Fig. 1.

The geometry of icosahedral lattices. (A) Different equilateral triangular facets can be constructed on a hexagonal lattice by moving integer numbers of steps along each of the ĥ and k̂ lattice vectors. (B) Construction of a T=3 lattice. Twenty copies of the triangular facet (left) obtained by moving one step along each of the ĥ and k̂ lattice vectors are arranged as shown in the middle panel, and then folded to obtain the icosahedral structure shown on the right. To connect this construction to a capsid, note that each pentagon will comprise five proteins in identical environments and each hexagon will comprise six subunits in two different types of local environments, resulting in a total of 180 proteins in three distinct local environments. (C) Example icosahedral capsid structures.
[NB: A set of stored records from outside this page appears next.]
$ cat src/common/tensor_config.svh
`ifndef TENSOR_CONFIG_SVH
`define TENSOR_CONFIG_SVH

// warps sharing the block
`define TC_NUM_WARPS 4
// warp index width
`define TC_WID_W 2

// lanes in the single octet
`define TC_NUM_LANES 8
// lane word width
`define TC_DATA_W 32

// writeback register and uop tag widths
`define TC_RD_W 5
`define TC_TAG_W 8

// register stages in the dot unit
`define TC_DOT_LATENCY 2
// result buffer entries
`define TC_RESULT_DEPTH 2
// metadata entries per warp, twice the dot latency
`define TC_META_DEPTH 4

`endif

$ cat src/common/tensor_pkg.sv
`default_nettype none

`include "tensor_config.svh"

package tensor_pkg;

    // one lane word
    typedef logic [`TC_DATA_W-1:0] word_t;
    typedef logic [`TC_WID_W-1:0] wid_t;
    // step within the 4x4x4 operation, two bits
    typedef logic [1:0] step_t;

    // operand row of the octet, seen flat or as two threadgroups
    // threadgroup 0 holds lanes 0-3, threadgroup 1 holds lanes 4-7
    typedef union packed {
        word_t [`TC_NUM_LANES-1:0] lanes;
        word_t [1:0][`TC_NUM_LANES/2-1:0] groups;
    } operand_bus_u;

    // one column of A, rows 0-3
    typedef word_t [3:0] half_a_t;
    // one row of B, columns 0-3
    typedef word_t [3:0] half_b_t;
    // interleaved C elements, one per lane
    typedef word_t [`TC_NUM_LANES-1:0] half_c_t;

    // A indexed [row][k]
    typedef word_t [3:0][1:0] tile_a_t;
    // B indexed [k][col]
    typedef word_t [1:0][3:0] tile_b_t;
    // C and D indexed [row][col]
    typedef word_t [3:0][3:0] tile_d_t;

    // per-uop writeback info kept until commit
    typedef struct packed {
        logic [`TC_RD_W-1:0] rd;
        logic [`TC_TAG_W-1:0] tag;
    } meta_t;

endpackage

`default_nettype wire

$ cat src/rtl/tensor_writeback.sv
`timescale 1ns/10ps
`default_nettype none

`include "tensor_config.svh"

module tensor_writeback (
    input  wire                           clk,
    input  wire                           reset,

    input  wire                           dot_valid,
    input  wire tensor_pkg::tile_d_t      dot_d,
    input  wire tensor_pkg::wid_t         dot_wid,
    output logic                          buf_ready,

    input  wire                           meta_push,
    input  wire tensor_pkg::wid_t         meta_wid,
    input  wire tensor_pkg::meta_t        meta_in,
    output logic                          meta_full,

    output logic                          out_valid,
    output tensor_pkg::wid_t              out_wid,
    output logic [`TC_RD_W-1:0]           out_rd,
    output logic [`TC_TAG_W-1:0]          out_tag,
    output tensor_pkg::operand_bus_u      out_data,
    input  wire                           out_ready
);

    localparam int RES_DEPTH  = `TC_RESULT_DEPTH;
    localparam int RES_PTR_W  = (RES_DEPTH > 1) ? $clog2(RES_DEPTH) : 1;
    localparam int RES_CNT_W  = $clog2(RES_DEPTH + 1);
    localparam int META_DEPTH = `TC_META_DEPTH;
    localparam int META_PTR_W = (META_DEPTH > 1) ? $clog2(META_DEPTH) : 1;
    localparam int META_CNT_W = $clog2(META_DEPTH + 1);

    // result FIFO
    tensor_pkg::tile_d_t   res_d   [RES_DEPTH];
    tensor_pkg::wid_t      res_wid [RES_DEPTH];
    logic [RES_PTR_W-1:0]  res_wr_ptr;
    logic [RES_PTR_W-1:0]  res_rd_ptr;
    logic [RES_CNT_W-1:0]  res_count;
    logic                  res_push;
    logic                  res_pop;

    // one metadata FIFO per warp
    tensor_pkg::meta_t     meta_mem    [`TC_NUM_WARPS][META_DEPTH];
    logic [META_PTR_W-1:0] meta_wr_ptr [`TC_NUM_WARPS];
    logic [META_PTR_W-1:0] meta_rd_ptr [`TC_NUM_WARPS];
    logic [META_CNT_W-1:0] meta_count  [`TC_NUM_WARPS];
    logic [`TC_NUM_WARPS-1:0] meta_push_w;
    logic [`TC_NUM_WARPS-1:0] meta_pop_w;
    logic [`TC_NUM_WARPS-1:0] meta_warp_full;

    // 0 while beat 0 is pending, 1 for beat 1
    logic                  subcommit;
    logic                  beat_fire;
    tensor_pkg::tile_d_t   head_d;
    tensor_pkg::meta_t     head_meta;

    assign buf_ready = (res_count != RES_CNT_W'(RES_DEPTH));
    assign out_valid = (res_count != '0);
    assign beat_fire = out_valid && out_ready;
    assign res_push  = dot_valid && buf_ready;
    // entry leaves only after its second beat
    assign res_pop   = beat_fire && subcommit;

    assign head_d  = res_d[res_rd_ptr];
    assign out_wid = res_wid[res_rd_ptr];

    always_comb begin
        for (int w = 0; w < `TC_NUM_WARPS; w++) begin
            meta_push_w[w]    = meta_push && (meta_wid == tensor_pkg::wid_t'(w));
            // one metadata entry per beat of the committing warp
            meta_pop_w[w]     = beat_fire && (out_wid == tensor_pkg::wid_t'(w));
            meta_warp_full[w] = (meta_count[w] == META_CNT_W'(META_DEPTH));
        end
    end

    // any full warp queue stops dispatch for all warps
    assign meta_full = |meta_warp_full;

    // storage writes
    always_ff @(posedge clk) begin
        if (res_push) begin
            res_d[res_wr_ptr]   <= dot_d;
            res_wid[res_wr_ptr] <= dot_wid;
        end
        if (meta_push) begin
            meta_mem[meta_wid][meta_wr_ptr[meta_wid]] <= meta_in;
        end
    end

    always_ff @(posedge clk) begin
        if (reset) begin
            res_wr_ptr <= '0;
            res_rd_ptr <= '0;
            res_count  <= '0;
            subcommit  <= 1'b0;
            for (int w = 0; w < `TC_NUM_WARPS; w++) begin
                meta_wr_ptr[w] <= '0;
                meta_rd_ptr[w] <= '0;
                meta_count[w]  <= '0;
            end
        end else begin
            if (res_push) begin
                res_wr_ptr <= (res_wr_ptr == RES_PTR_W'(RES_DEPTH - 1)) ? '0 : res_wr_ptr + 1'b1;
            end
            if (res_pop) begin
                res_rd_ptr <= (res_rd_ptr == RES_PTR_W'(RES_DEPTH - 1)) ? '0 : res_rd_ptr + 1'b1;
            end
            res_count <= res_count + RES_CNT_W'(res_push) - RES_CNT_W'(res_pop);
            if (beat_fire) begin
                subcommit <= ~subcommit;
            end
            for (int w = 0; w < `TC_NUM_WARPS; w++) begin
                if (meta_push_w[w]) begin
                    meta_wr_ptr[w] <= (meta_wr_ptr[w] == META_PTR_W'(META_DEPTH - 1)) ?
                                      '0 : meta_wr_ptr[w] + 1'b1;
                end
                if (meta_pop_w[w]) begin
                    meta_rd_ptr[w] <= (meta_rd_ptr[w] == META_PTR_W'(META_DEPTH - 1)) ?
                                      '0 : meta_rd_ptr[w] + 1'b1;
                end
                meta_count[w] <= meta_count[w] + META_CNT_W'(meta_push_w[w])
                                 - META_CNT_W'(meta_pop_w[w]);
            end
        end
    end

    assign head_meta = meta_mem[out_wid][meta_rd_ptr[out_wid]];
    assign out_rd    = head_meta.rd;
    assign out_tag   = head_meta.tag;

    // jagged lane map, beat 0 takes columns 0 and 2, beat 1 columns 1 and 3
    always_comb begin
        int col;
        col = int'(subcommit);
        for (int g = 0; g < 2; g++) begin
            // threadgroup g owns rows 2g and 2g+1
            out_data.groups[g][0] = head_d[2*g][col];
            out_data.groups[g][1] = head_d[2*g+1][col];
            out_data.groups[g][2] = head_d[2*g][col+2];
            out_data.groups[g][3] = head_d[2*g+1][col+2];
        end
    end

endmodule

`default_nettype wire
From left to right are shown the T=1 satellite tobacco mosaic virus capsid (STMV) PDBID 1A34 [152], the T=3 cowpea chlorotic mottle virus capsid (CCMV) PDBID 1CWP [238], and the T=4 human hepatitis B viral capsid (HBV) PDBID 1QGT [276]. Structures are shown scaled to actual size, and the protein conformations are indicated by color. In each image the 60 pentameric subunits are colored blue. The images of capsids in (C) were obtained from the Viper database [212]. The images in (A) and (B) were reprinted from J. Mol. Biol, Johnson and Speir, 269, 665-675 (1997) Quasi-equivalent viruses: A paradigm for protein assemblies, with permission from Elsevier.